Exercise:
Please reproduce, exactly and in full, the lines running from the one that contains "Die size went down by 6.8%." to the end of the entries.

-------

Design testpc, start of the top module:
module testpc(
	clock,   
	reset,   
	pc,   
	instruction,   
	mem_data,   
	mem_addr,   
	mem_wdata,   
	mwrite_enable,
	mread_enable,
	regwrite_enable,   
	write_addr,   
	reg_write_data   
	);
Settings: LEC_CHECK=0, ABC_AREA=1, CAP_MARGIN=0, CELL_PAD_IN_SITES_GLOBAL_PLACEMENT=1, CORE_ASPECT_RATIO=1.85, CORE_MARGIN=6, CORE_UTILIZATION=40, CTS_CLUSTER_DIAMETER=323, CTS_CLUSTER_SIZE=19, GPL_ROUTABILITY_DRIVEN=0, HOLD_SLACK_MARGIN=-0.01, PLACE_DENSITY_LB_ADDON=0.21, SETUP_SLACK_MARGIN=2.02, SLEW_MARGIN=40, TNS_END_PERCENT=55; clock period 23.2 ns.
run.sh (not shown) runs the stock make flow with config.mk's settings and CLKGATE_MAP_FILE=.
Edit:
Settings changed: ABC_AREA 1 to default, CAP_MARGIN 0 to 20, CELL_PAD_IN_SITES_GLOBAL_PLACEMENT 1 to default, CORE_ASPECT_RATIO 1.85 to default, CORE_MARGIN 6 to 2, CTS_CLUSTER_DIAMETER 323 to default, CTS_CLUSTER_SIZE 19 to default, GPL_ROUTABILITY_DRIVEN 0 to default, HOLD_SLACK_MARGIN -0.01 to default, PLACE_DENSITY_LB_ADDON 0.21 to default, SETUP_SLACK_MARGIN 2.02 to default, SLEW_MARGIN 40 to 20, TNS_END_PERCENT 55 to default.
Clock period 23.2 ns to 16.0 ns, I/O delays scaled along.
What happened: The changed run completed with no timing, DRC or antenna violations; hold slack is better by 0.033 ns; setup slack is worse by 2.8 ns; sequential share of layout area drops by 0.27 points; power climbs by well over a third; global-route usage hardly moves; final cell count drops by about a fifth.
Edit:
Settings changed: ABC_AREA from default to 1, CAP_MARGIN 20 to 0, CORE_ASPECT_RATIO from default to 1.86, CORE_MARGIN 2 to 7, CORE_UTILIZATION 40 to 58, CTS_CLUSTER_DIAMETER from default to 252, CTS_CLUSTER_SIZE from default to 100, TNS_END_PERCENT from default to 20.
The changed run finished clean.
Sequential cell count stays the same.
Total power fell by 14%.
Cell count increases by 16%.
Edit:
Settings changed: CORE_ASPECT_RATIO 1.86 to default, HOLD_SLACK_MARGIN from default to 0.3.
The new run finished clean.
Utilization came out lower by 0.44 points.
Power is about the same.
Hold slack gets better by 0.0050 ns.
Critical path depth came out lower by 2.
Clock-buffer cell count came out lower by 3.
Die size came out lower by 0.79%.

testpc again, from the RTL that the note above started with.
export LEC_CHECK = 0
export ABC_AREA = 1
export CAP_MARGIN = 20
export CORE_ASPECT_RATIO = 0.5
export CORE_MARGIN = 2
export CORE_UTILIZATION = 66
export CTS_CLUSTER_DIAMETER = 289
export CTS_CLUSTER_SIZE = 97
export PLACE_DENSITY = 0.36
export SLEW_MARGIN = 20
export TNS_END_PERCENT = 10
create_clock -name core_clock -period 8.77 [get_ports {clock}]
The first run failed in 5_1_grt.
Next try:
==> flow/config.mk (replaced) <==
export PLATFORM = sky130hd
export DESIGN_NAME = testpc
export DESIGN_NICKNAME = testpc
export VERILOG_FILES = /design/flow/design.v
export SDC_FILE = /design/flow/constraint.sdc
export NUM_CORES = 4
export LEC_CHECK = 0
export CAP_MARGIN = 20
export CORE_MARGIN = 2
export CORE_UTILIZATION = 68
export CTS_CLUSTER_SIZE = 39
export SLEW_MARGIN = 20
==> flow/constraint.sdc (replaced) <==
create_clock -name core_clock -period 12.2 [get_ports {clock}]
set_input_delay 2.4400 -clock core_clock [delete_from_list [all_inputs] [get_ports {clock}]]
set_output_delay 2.4400 -clock core_clock [all_outputs]
set_load 0.01 [all_outputs]
With this change the flow produced a layout that fails on setup timing.
Area after synthesis went down by 3.9%.
Die size went down by 6.8%.
Synthesized cell count went down by 24%.

## run A
testpc again, from the RTL that the note above started with.
Settings: LEC_CHECK=0, CAP_MARGIN=20, CORE_MARGIN=2, CORE_UTILIZATION=72, CTS_CLUSTER_SIZE=74, PLACE_DENSITY_LB_ADDON=0.28, SETUP_SLACK_MARGIN=-0.66, SLEW_MARGIN=20; clock period 11.0 ns.
Status(run A) = ERROR, stage = 5_1_grt
## Diff of input files: run B against run A
- PLACE_DENSITY_LB_ADDON removed (was 0.28)
- CTS_CLUSTER_SIZE changed from 74 to 32
- CORE_UTILIZATION changed from 72 to 68
- HOLD_SLACK_MARGIN newly set to 0.3
--- outcome ---
Standard-cell row count, run B vs run A: up by a few percent
Die: run B bigger than run A
Run B: horizontal die dimension about 2.8% above run A
Status run B: flow complete, layout not clean - negative setup slack
Final RePlAce weighted congestion in run B is 0.071 lower than in run A
Count of clock tree sinks: run B vs run A identical
Re die height: run B is 2.8% up on run A.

-------

Response below:
Die size went down by 6.8%.
Synthesized cell count went down by 24%.

## run A
testpc again, from the RTL that the note above started with.
Settings: LEC_CHECK=0, CAP_MARGIN=20, CORE_MARGIN=2, CORE_UTILIZATION=72, CTS_CLUSTER_SIZE=74, PLACE_DENSITY_LB_ADDON=0.28, SETUP_SLACK_MARGIN=-0.66, SLEW_MARGIN=20; clock period 11.0 ns.
Status(run A) = ERROR, stage = 5_1_grt
## Diff of input files: run B against run A
- PLACE_DENSITY_LB_ADDON removed (was 0.28)
- CTS_CLUSTER_SIZE changed from 74 to 32
- CORE_UTILIZATION changed from 72 to 68
- HOLD_SLACK_MARGIN newly set to 0.3
--- outcome ---
Standard-cell row count, run B vs run A: up by a few percent
Die: run B bigger than run A
Run B: horizontal die dimension about 2.8% above run A
Status run B: flow complete, layout not clean - negative setup slack
Final RePlAce weighted congestion in run B is 0.071 lower than in run A
Count of clock tree sinks: run B vs run A identical
Re die height: run B is 2.8% up on run A.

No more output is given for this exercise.